=== Section Start ===
===== src/include/enigma_defines.svh =====
`ifndef ENIGMA_DEFINES_SVH
`define ENIGMA_DEFINES_SVH

// ====================
// engine geometry
// ====================

// symbol and rotor index width
`define ENIGMA_CODE_W 6

// entries per rotor
`define ENIGMA_DEPTH 64

// permute rotor reorders in groups of this size
`define ENIGMA_GROUP 8

// one burst loads both rotors back to back
`define ENIGMA_LOAD_LEN 128

`endif


===== src/verilog/enigma_pkg.sv =====
`include "enigma_defines.svh"

package enigma_pkg;

	// one symbol, or one rotor index
	typedef logic [`ENIGMA_CODE_W-1:0] code_t;

	typedef enum logic {
		encrypt = 1'b0,
		decrypt = 1'b1
	} crypt_mode_e;

	typedef enum logic [1:0] {
		idle  = 2'd0,
		load  = 2'd1,
		crypt = 2'd2
	} ctrl_state_e;

	// rotor value seen as step controls
	typedef struct packed {
		logic [`ENIGMA_CODE_W-3:0] upper;
		logic [1:0]                shift_amt;
	} shift_view_t;

	typedef struct packed {
		logic [`ENIGMA_CODE_W-4:0] upper;
		logic [2:0]                perm_mode;
	} perm_view_t;

	typedef union packed {
		shift_view_t as_shift;
		perm_view_t  as_perm;
	} rotor_word_u;

endpackage


===== src/verilog/enigma_ctrl.sv =====
`timescale 1ns/1ps
`include "enigma_defines.svh"

module enigma_ctrl (
	input  logic                    clk,
	input  logic                    rst_n,
	input  logic                    in_valid,
	input  logic                    in_valid_2,
	input  enigma_pkg::crypt_mode_e crypt_mode,
	output logic                    load_a_en,
	output logic                    load_b_en,
	output enigma_pkg::code_t       load_idx,
	output logic                    sym_en,
	output enigma_pkg::crypt_mode_e mode
);

	localparam int CNT_W = $clog2(`ENIGMA_LOAD_LEN + 1);

	enigma_pkg::ctrl_state_e state;
	enigma_pkg::ctrl_state_e state_nxt;
	logic [CNT_W-1:0]        cnt;
	logic                    burst_start;

	// ====================
	// load burst counter
	// ====================

	assign burst_start = in_valid && (cnt == '0);

	always_ff @(posedge clk or negedge rst_n) begin
		if (!rst_n) begin
			cnt <= '0;
		end else if (!in_valid) begin
			cnt <= '0;
		end else if (cnt != CNT_W'(`ENIGMA_LOAD_LEN)) begin
			cnt <= cnt + 1'b1;
		end
	end

	// first half fills the shift rotor, second half the permute rotor
	assign load_a_en = in_valid && (cnt < CNT_W'(`ENIGMA_DEPTH));
	assign load_b_en = in_valid && (cnt >= CNT_W'(`ENIGMA_DEPTH)) &&
		(cnt < CNT_W'(`ENIGMA_LOAD_LEN));
	assign load_idx  = cnt[`ENIGMA_CODE_W-1:0];

	always_ff @(posedge clk or negedge rst_n) begin
		if (!rst_n) begin
			mode <= enigma_pkg::encrypt;
		end else if (burst_start) begin
			mode <= crypt_mode;
		end
	end

	// ====================
	// state machine
	// ====================

	// a symbol in load state already counts
	assign sym_en = in_valid_2 && !in_valid &&
		((state == enigma_pkg::load) || (state == enigma_pkg::crypt));

	always_comb begin
		state_nxt = state;
		case (state)
			enigma_pkg::idle: if (in_valid) state_nxt = enigma_pkg::load;
			enigma_pkg::load: if (sym_en) state_nxt = enigma_pkg::crypt;
			enigma_pkg::crypt: if (in_valid) state_nxt = enigma_pkg::load;
			default: state_nxt = enigma_pkg::idle;
		endcase
	end

	always_ff @(posedge clk or negedge rst_n) begin
		if (!rst_n) begin
			state <= enigma_pkg::idle;
		end else begin
			state <= state_nxt;
		end
	end

endmodule


===== config.mk =====
export PLATFORM = sky130hd
export DESIGN_NAME = enigma_ctrl
export DESIGN_NICKNAME = d
export VERILOG_FILES = /design/src/verilog/enigma_pkg.sv /design/src/verilog/enigma_ctrl.sv
export VERILOG_INCLUDE_DIRS = /design/src /design/src/include
export SDC_FILE = /design/constraint.sdc
export NUM_CORES = 1
export LEC_CHECK = 0
export ABC_AREA = 1
export BUFFER_PORTS_ARGS = -buffer_cell sky130_fd_sc_hd__buf_4
export CAP_MARGIN = 15
export CORE_MARGIN = 5
export CORE_UTILIZATION = 35
export DETAILED_ROUTE_END_ITERATION = 8
export SYNTH_ARGS = -nofsm -noshare
export SYNTH_HDL_FRONTEND = slang
export SYNTH_SLANG_ARGS = --single-unit

===== constraint.sdc =====
create_clock -name clk -period 2.02 [get_ports clk]
set_clock_uncertainty 0.15 [all_clocks]
set_input_delay 0.404 -clock clk [delete_from_list [all_inputs] [get_ports clk]]
set_output_delay 0.404 -clock clk [all_outputs]
set_load 0.1 [all_outputs]

==> results.md, run 1 <==
- Min-Delay Path Class: in -> reg
- Simple-gate share of the synthesized area: 33.78%
- Hold_sp: crypt_mode
- Tot Pwr: between 0.7 and 0.8 mW
- Seq pwr share: 34.5%
- Slowest cell on crit path: dfrtp_1
- Mapped cell area: 740.7 sq um
- Height of the die: 56.01 um
- Synth Instances: 104
- Pins over their slew limit: 0
- Crit path largest cell delay: 0.37 ns
- TritonCTS clock tree: yes
- Post-synth EDFFs: 0
- Clock latency on the worst-skew pair: between 0.2 and 0.3 ns
- ANT cells: 0
- Avg WL per Cell: 10.60 um
- Critical Path RT: 1.47 ns
- H-tree Lvls: 1
- Unrepaired setup endpoints after global routing: no
- Initial DRT Pass Iterations: 4
- Area growth syn-to-layout: 21.79%
- Ys Warns: 0
- Most common cell in the netlist: nand2_1
- Clock Sinks: 11
- Initial antenna violation count: 0
- Largest net degree at the start of global routing: 15
- Layout cells sized above 1: between 20% and 30%
- Starting density of the core: 37.37%
- CTS root buffer: clkbuf_4
- Tightest Pin Transition: 0.3249 ns
- Syn Nets: between 100 and 150
- Max Cap Viol: 0
- Compound-Gate Fraction of Synth Area: between 4 and 5%
- Switch Pwr: 0.3390 mW
- Synth Area in XOR/XNOR: ~1.2%
- Power density cells: 877.4 mW/mm^2
- Total negative slack: 0 ns
- Vias: 665
- # DRC: 0
- Fraction of registers with async set or reset after synthesis: between 90% and 100%
- Top FF cell, synth: dfrtp_1
- Crit path launch: state[1]
- HPWL after detailed placement: ~1200 um
- Clk network pwr share: 19.1%
- Fin nets: 130
- Synthesized-area fraction occupied by adder cells: approximately a tenth
- Portion of netlist area occupied by mux cells: 0%
- CTS Buf Count: 3
- Vias in the first global route: 600
- I/O Pins: 15
- Leakage: 0.4589 nW
- Die Width: about 56 um
- Via density: roughly 4.6
- Worst Setup End Kind: primary output
- Worst vdd ir: 0.5095 mV
- Synth cell types: 13
- Maximum clock frequency: about 0.52 GHz
- Crit-path cells: inv_1 -> ha_1 -> nand2_2 -> nor2_4 -> buf_12
- Yosys top cell area share: ~37%
- Max clock buf depth: 2
- Switching part of the total: 42.83%
- Global-route wire length before repair: 2725 um
- Startpoint types: flip-flop
- Die area: 0.003137 sq mm
- Synth area leaders: dfrtp_1 (37%), nand2_1 (14%), nor2_1 (11%)
- Logic gate share of total power: between 40% and 50%
- Synth cell count leaders: nand2_1 (27), nor2_1 (22), dfrtp_1 (11)
- GRT Total Usage: 11.17%
- IO buf count: 14
- Worst Path Arrival: 1.36 ns
- Largest family of logic cells by synthesized area: simple AND/OR/NAND/NOR gates
- Sequential share of the synthesized area: 37.16%
- Minimum clock period: 1.917 ns
- Mean post-synth cell area: 7.122 sq um
- Post-synth top area cell: dfrtp_1
- CP max FO: 3
- Max transition margin: 78.11%
- Pint: 0.4525 mW
- Final wirelength: 1537 um
- Gpl congestion: 0.7633
- Final setup vio count: 0
- DRT iter0 DRCs: 19
- Worst r2r src: state[1]
- Path type of the worst setup path: reg -> out
- CTS clk-pin slew, worst paths: 0.07 ns
- Core Rows: 16
- Congestion Overflow GR: 0
- DRT antenna net count: 0
- Number of synthesized register bits: 11
- Final Hold Fails: 0
- Final worst path period share: a little over nine tenths
- Status: finished, final reports clean
- Placeable Area: 0.001982 sq mm
[critical path: cells and delay by family (launching register included)]
family,cells,cell delay (ns)
fa+ha+maj,1,0.29
buf+inv,2,0.27
flops,1,0.37
simple gates,2,0.17
[path summary, 6_finish.rpt]
path	to	slack [ns]	cells past startpoint
max reg2reg	state[1]	0.47	7
min in group asynchronous	cnt[0]	0.36	2
min reg2reg	mode	0.33	2
max in group asynchronous	state[0]	1.21	2
min	mode	0.22	3
max	sym_en	0.10	5
[power by group through the flow]
stage	registers, mW	logic, mW	clock network, mW
3_5_place_dp	0.281	0.318	0
2_1_floorplan	0.307	0.230	0
5_1_grt	0.276	0.406	0.173
4_1_cts	0.277	0.324	0.163
6_report	0.273	0.367	0.151
3_3_place_gp	0.280	0.314	0
[state kept, by name, indices dropped and copies added (netlist names)]
signal,cells
cnt,8
mode,1
state,2
[kinds of logic after synthesis]
group           count (synthesis)
compound gates                  7
flops                          11
xor+xnor                        1
buf+inv                        17
fa+ha+maj                       6
simple gates                   62
[cell usage in the layout (no fill, tap or decap)]
| cell | count |
|---|---|
| a21oi_1 | 3 |
| buf_12 | 1 |
| buf_4 | 15 |
| clkbuf_1 | 1 |
| clkbuf_4 | 3 |
| dfrtp_1 | 11 |
| dlygate4sd3_1 | 1 |
| ha_1 | 6 |
| inv_1 | 10 |
| nand2_1 | 26 |
| nand2_2 | 1 |
| nand3_1 | 10 |
| nor2_1 | 20 |
| nor2_2 | 2 |
| nor2_4 | 1 |
| nor3_1 | 1 |
| nor3_2 | 1 |
| o21ai_0 | 4 |
| xnor2_1 | 1 |
[layout make-up]
type | instances | area [sq um]
repair buffers | 17 | 142.6
inverters | 10 | 37.54
well taps | 27 | 33.78
clock buffers | 4 | 26.28
multi-input cells | 76 | 386.6
flip-flops and latches | 11 | 275.3
fillers | 218 | 1080
[through the flow]
step	std cells	setup slack (ns)	area (sq um)	util, %	hold slack, ns
after global placement	138	0.2999	835.8	42.17	0.1005
after floorplan	104	-0.2047	755.7	-	-0.04159
after CTS	143	0.02612	875.8	44.19	0.2206
final	145	0.1031	902.1	45.52	0.2236
after global routing	145	0.01278	902.1	45.52	0.2543
after detailed placement	138	0.2798	835.8	42.17	0.1017
[routing by layer]
layer / vias to the layer above / GRT usage, % / wire length [um]
li1: 347 / - / -
met1: 300 / 14.57 / 724
met2: 14 / 15.69 / 714
met3: 4 / 3.480 / 71
met4: 0 / 7.119 / 25
met5: - / 0 / 0
[repair_timing]
item                                   4_1_cts  5_1_grt
resized for setup                            1        3
endpoints found under the hold margin       11        0
buffers inserted                             0        2
setup endpoints to repair                    1        1
cloned                                       0        0
hold buffers                                 1        0
Note: power is estimated with default switching activity, not from simulation.
==> run 2, diff against run 1 <==
--- a/config.mk
+++ b/config.mk
@@ -10,8 +10,9 @@
 export BUFFER_PORTS_ARGS = -buffer_cell sky130_fd_sc_hd__buf_4
 export CAP_MARGIN = 15
 export CORE_MARGIN = 5
-export CORE_UTILIZATION = 35
+export CORE_UTILIZATION = 52
 export DETAILED_ROUTE_END_ITERATION = 8
+export PLACE_DENSITY = 0.76
 export SYNTH_ARGS = -nofsm -noshare
 export SYNTH_HDL_FRONTEND = slang
 export SYNTH_SLANG_ARGS = --single-unit
==> results.md, run 2 (same netlist as run 1, synthesis figures left out) <==
- Avg WL per Cell: 11.27 um
- Register area: 275.3 sq um
- Minimum clock period: 1.968 ns
- Seq pwr share: 34.3%
- R2R cell count: 7
- Clock Sinks: 11
- Cell Area, Placed: a little over 800 sq um
- Hold endpoint: mode
- GRT Total Usage: 14.97%
- Largest regs: cnt (8), state (2), mode (1)
- Via density: 5.023
- Worst r2r dst: state[1]
- # DRC: 0
- Initial DRT Pass Iterations: 4
- Tightest Pin Transition: 0.3443 ns
- Status: finished, final reports clean
- TritonCTS clock tree: yes
- Area occupied by multi-input gates: between 300 and 400 sq um
- IO buf count: 14
- Power density cells: roughly 910 mW/mm^2
- Vias: 668
- H-tree Lvls: 1
- Startpoint types: flip-flop
- Fin cells: 133
- CTS root buffer: clkbuf_4
- Final Hold Fails: 0
- Switch Pwr: 0.3501 mW
- Worst Setup End Kind: primary output
- Layout cells sized above 1: between 20% and 30%
- Max Cap Viol: 0
- Switching part of the total: between 40% and 50%
- DRT iter0 DRCs: 25
- CP max FO: 4
- Final setup vio count: 0
- Starting density of the core: between 50% and 60%
- Largest net degree at the start of global routing: 15
- Worst r2r src: state[0]
- Tot Pwr: 0.8112 mW
- Area growth syn-to-layout: 19.76%
- Final wirelength: approximately 1500 um
- Crit path setup slack, layout: between 0.05 and 0.06 ns
- Height of the die: 47.74 um
- Placeable Area: around 0.0013 sq mm
- Leakage: 0.4575 nW
- Clk network pwr share: 18.5%
- DP Cell Count: 126
- Most frequent cells in the layout: nand2_1 (26), nor2_1 (20), buf_4 (15)
- Final worst path period share: 97.45%
- Worst hold margin: around 0.23 ns
- Reg2reg setup slack: 0.41 ns
- Fin nets: 130
- CTS Buf Count: 3
- HPWL after detailed placement: 1128 um
- Pint: roughly 0.46 mW
- Clock latency on the worst-skew pair: 0.26 ns
- Fillers: 123
- Most common cell after layout, fill and taps aside: nand2_1
- Critical Path RT: approximately 1.5 ns
- ANT cells: 0
- Largest Register: cnt
- Logic gate share of total power: 47.2%
- Congestion Overflow GR: 0
- Gpl congestion: 0.8474
- Die Width: 47.74 um
- Cell area after layout: 887.1 sq um
- Pins over their slew limit: 0
- Maximum clock frequency: 0.5080 GHz
- Worst Path Arrival: roughly 1.4 ns
- Worst Hold Path Cells: 3
- Vias in the first global route: about 560
- Die area: 0.002279 sq mm
- Core Rows: 13
- Hold_sp: crypt_mode
- Initial antenna violation count: 0
- Max clock buf depth: 2
- Worst vdd ir: ~0.49 mV
- Place WS: around 0.27 ns
- DRT antenna net count: 0
- Max reg flops: 8
- Global-route wire length before repair: between 2000 and 2500 um
- I/O Pins: 15
- Path type of the worst setup path: reg -> out
- CTS clk-pin slew, worst paths: 0.07 ns
- Min-Delay Path Class: in -> reg
- Max transition margin: 76.80%
-- run 2: worst max-delay path by stage --
stage,start,slack [ns],end
2_1_floorplan,cnt[6],-0.20,load_b_en
3_3_place_gp,state[0],0.32,sym_en
3_5_place_dp,state[0],0.27,sym_en
4_1_cts,state[0],0.02,sym_en
5_1_grt,state[0],-0.03,sym_en
6_report,state[0],0.05,sym_en
-- run 2: timing repair --
action,CTS,global route
endpoints found under the setup margin,1,1
buffers inserted,0,2
hold buffers,1,0
pin swaps,0,1
gates resized for setup,1,4
endpoints found under the hold margin,11,0
-- run 2: critical path, cell delays in order, from the launching register on --
cell     delay, ns
dfrtp_1       0.41
inv_2         0.05
ha_1          0.30
nand2_2       0.08
nor2_4        0.13
buf_12        0.18
-- run 2: area by class of cell --
class                      count  share of cell area [%]
clock buffer                   4                   2.962
inverter                      10                   4.231
multi-input combinational     76                   43.58
sequential                    11                   31.03
tap                           15                   2.116
timing repair buffer          17                   16.08
-- run 2: stage by stage --
step           util [%]  TNS [ns]
3_3_place_gp      62.30         0
3_5_place_dp      62.30         0
4_1_cts           65.34         0
2_1_floorplan         -   -0.2047
5_1_grt           67.33  -0.03255
6_report          67.33         0
-- run 2: layer usage --
metal	vias up	wire, um	GRT usage, %
met4	0	15	6.452
met2	14	715	24.01
met3	2	57	2.256
met5	-	0	0
li1	349	-	-
met1	303	710	19.91
-- run 2: power groups by stage --
stage / registers, mW / logic [mW] / clock network, mW
floorplan: 0.307 / 0.230 / 0
global placement: 0.279 / 0.317 / 0
detailed placement: 0.281 / 0.319 / 0
CTS: 0.277 / 0.326 / 0.156
global route: 0.283 / 0.417 / 0.171
finish: 0.278 / 0.383 / 0.150
==> run 3, diff against run 2 <==
--- a/config.mk
+++ b/config.mk
@@ -10,9 +10,9 @@
 export BUFFER_PORTS_ARGS = -buffer_cell sky130_fd_sc_hd__buf_4
 export CAP_MARGIN = 15
 export CORE_MARGIN = 5
-export CORE_UTILIZATION = 52
+export CORE_UTILIZATION = 47
 export DETAILED_ROUTE_END_ITERATION = 8
-export PLACE_DENSITY = 0.76
+export PLACE_DENSITY = 0.73
 export SYNTH_ARGS = -nofsm -noshare
 export SYNTH_HDL_FRONTEND = slang
 export SYNTH_SLANG_ARGS = --single-unit
==> constraint.sdc (replaced) <==
create_clock -name clk -period 1.7 [get_ports clk]
set_clock_uncertainty 0.15 [all_clocks]
set_input_delay 0.34 -clock clk [delete_from_list [all_inputs] [get_ports clk]]
set_output_delay 0.34 -clock clk [all_outputs]
set_load 0.1 [all_outputs]
==> results.md, run 3 (same netlist as run 1, synthesis figures left out) <==
- Area growth syn-to-layout: 33.28%
- Worst Setup End Kind: primary output
- Worst r2r src: state[1]
- Logic gate share of total power: 52.5%
- H-tree Lvls: 1
- ANT cells: 0
- Top Family by Delay on Critical Path: flip-flops
- DRT iter0 DRCs: 15
- CTS root buffer: clkbuf_4
- Violated checks: setup timing
- Critical Path RT: 1.21 ns
- Max transition margin: between 70 and 80%
- Tightest Pin Transition: 0.3697 ns
- Worst hold margin: 0.1583 ns
- Gpl congestion: a little over 0.8
- Min-Delay Path Class: in -> reg
- Max Cap Viol: 0
- Crit-path cells: inv_2 -> ha_4 -> nand2_4 -> nor2_4 -> buf_12
- Pins over their slew limit: 0
- Startpoint types: flip-flop
- Seq pwr share: 30.0%
- Final wirelength: 1679 um
- Avg WL per Cell: 11.99 um
- Via density: 5.043
- Cell Area, Placed: 855.8 sq um
- Switching part of the total: 42.89%
- Initial antenna violation count: 0
- Largest net degree at the start of global routing: 12
- Fin cells: 140
- Crit path launch: state[1]
- CTS Buf Count: 3
- Largest regs: cnt (8), state (2), mode (1)
- Crit path setup slack, layout: -0.09006 ns
- Height of the die: 49.70 um
- Unrepaired setup endpoints after global routing: yes
- Power density cells: 1084 mW/mm^2
- Clock latency on the worst-skew pair: approximately 0.27 ns
- Max reg flops: 8
- IO buf count: 14
- Global-route wire length before repair: 3042 um
- Final worst path period share: 105.3%
- TritonCTS clock tree: yes
- Maximum clock frequency: 0.5586 GHz
- DRT antenna net count: 0
- Total negative slack: -0.09006 ns
- Placeable Area: between 0.0015 and 0.002 sq mm
- Most common cell after layout, fill and taps aside: nand2_1
- Switch Pwr: around 0.46 mW
- Final setup vio count: 1
- Clock Sinks: 11
- Layout cells sized above 1: 29.84%
- Cell area after layout: 987.2 sq um
- Final Hold Fails: 0
- Status: finished with violations
- Clk network pwr share: 17.5%
- Path type of the worst setup path: reg -> out
- Core Rows: 14
- # DRC: 0
- Hold_sp: crypt_mode
- Slowest cell on crit path: dfrtp_1
- Minimum clock period: between 1.5 and 2 ns
- Worst Path Arrival: around 1.3 ns
- GRT Total Usage: 15.86%
- Congestion Overflow GR: 0
- Most frequent cells in the layout: nand2_1 (25), nor2_1 (20), buf_4 (19)
- Buf/Inv on CP: 2
- Die Width: 49.70 um
- Fin nets: roughly 140
- Crit path largest cell delay: 0.36 ns
- Worst vdd ir: just over 0.8 mV
- CTS clk-pin slew, worst paths: roughly 0.07 ns
- Initial DRT Pass Iterations: 4
- HPWL after detailed placement: 1205 um
- Starting density of the core: between 40% and 50%
- Largest Register: cnt
- I/O Pins: 15
- DP Cell Count: 130
- Vias in the first global route: 700
- Leakage: 0.4987 nW
- Pint: 0.6114 mW
- Vias: 706
- Max clock buf depth: 2
- Die area: approximately 0.0025 sq mm
- CP max FO: 2
[run 3: cell count changes in the layout (fill, tap and decap cells not counted), sizes merged]
cell  change
buf       +6
[run 3: final timing paths]
path | to | slack, ns | depth (start not counted)
worst max-delay path | sym_en | -0.09 | 5
worst min-delay path | mode | 0.16 | 3
worst max register to register | state[1] | 0.18 | 7
worst min register to register | mode | 0.34 | 2
max in group asynchronous | cnt[7] | 0.96 | 2
min in group asynchronous | cnt[4] | 0.28 | 2
[run 3: repair_timing]
item | in CTS | in global routing
setup endpoints to repair | 3 | 3
hold buffers | 1 | 0
pin swaps | 1 | 2
setup buffers | 4 | 1
hold endpoints to repair | 11 | 0
gates resized for setup | 14 | 3
[run 3: routing by layer]
layer  vias up  global-route usage (%)  part of all wire (%)
met4         0                   8.297                   2.6
met3         5                   4.518                   4.5
li1        361                       -                     -
met5         -                       0                     0
met1       323                   20.04                    44
met2        17                   24.15                    48
[run 3: power by group through the flow]
| stage | clock (mW) | sequential [mW] | combinational [mW] |
|---|---|---|---|
| 6_report | 0.187 | 0.322 | 0.562 |
| 2_1_floorplan | 0 | 0.365 | 0.275 |
| 3_5_place_dp | 0 | 0.326 | 0.412 |
| 5_1_grt | 0.211 | 0.327 | 0.614 |
| 4_1_cts | 0.192 | 0.321 | 0.540 |
| 3_3_place_gp | 0 | 0.323 | 0.398 |
[run 3: area by class of cell]
type,count,area (sq um)
sequential,11,276.5
clock buffer,4,26.28
tap,16,20.02
timing repair buffer,23,203.9
fill,120,519.2
inverter,10,37.54
multi-input combinational,76,422.9
[run 3: metrics by stage]
step | util [%] | total power [mW] | setup slack (ns)
floorplan | - | 0.6400 | -0.06074
global placement | 56.81 | 0.7206 | 0.08939
detailed placement | 56.81 | 0.7376 | 0.03512
CTS | 64.45 | 1.053 | -0.09903
global route | 65.53 | 1.152 | -0.1634
finish | 65.53 | 1.071 | -0.09006
[run 3: worst register-to-register path: cells and delay by family, from the launching register on]
| family | cells | cell delay [ns] |
|---|---|---|
| flip-flops | 1 | 0.36 |
| AND/OR/NAND/NOR | 4 | 0.26 |
| AO/OA/AOI/OAI | 1 | 0.32 |
| adder cells (fa/ha/maj) | 1 | 0.27 |
| buffers and inverters | 1 | 0.07 |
=== Section End ===
### Action item
Please copy, exactly as written, every line in the listing above from the line with "- Starting density of the core: 37.37%" up to and including the line with "- CP max FO: 3".

### Exercise answer
- Starting density of the core: 37.37%
- CTS root buffer: clkbuf_4
- Tightest Pin Transition: 0.3249 ns
- Syn Nets: between 100 and 150
- Max Cap Viol: 0
- Compound-Gate Fraction of Synth Area: between 4 and 5%
- Switch Pwr: 0.3390 mW
- Synth Area in XOR/XNOR: ~1.2%
- Power density cells: 877.4 mW/mm^2
- Total negative slack: 0 ns
- Vias: 665
- # DRC: 0
- Fraction of registers with async set or reset after synthesis: between 90% and 100%
- Top FF cell, synth: dfrtp_1
- Crit path launch: state[1]
- HPWL after detailed placement: ~1200 um
- Clk network pwr share: 19.1%
- Fin nets: 130
- Synthesized-area fraction occupied by adder cells: approximately a tenth
- Portion of netlist area occupied by mux cells: 0%
- CTS Buf Count: 3
- Vias in the first global route: 600
- I/O Pins: 15
- Leakage: 0.4589 nW
- Die Width: about 56 um
- Via density: roughly 4.6
- Worst Setup End Kind: primary output
- Worst vdd ir: 0.5095 mV
- Synth cell types: 13
- Maximum clock frequency: about 0.52 GHz
- Crit-path cells: inv_1 -> ha_1 -> nand2_2 -> nor2_4 -> buf_12
- Yosys top cell area share: ~37%
- Max clock buf depth: 2
- Switching part of the total: 42.83%
- Global-route wire length before repair: 2725 um
- Startpoint types: flip-flop
- Die area: 0.003137 sq mm
- Synth area leaders: dfrtp_1 (37%), nand2_1 (14%), nor2_1 (11%)
- Logic gate share of total power: between 40% and 50%
- Synth cell count leaders: nand2_1 (27), nor2_1 (22), dfrtp_1 (11)
- GRT Total Usage: 11.17%
- IO buf count: 14
- Worst Path Arrival: 1.36 ns
- Largest family of logic cells by synthesized area: simple AND/OR/NAND/NOR gates
- Sequential share of the synthesized area: 37.16%
- Minimum clock period: 1.917 ns
- Mean post-synth cell area: 7.122 sq um
- Post-synth top area cell: dfrtp_1
- CP max FO: 3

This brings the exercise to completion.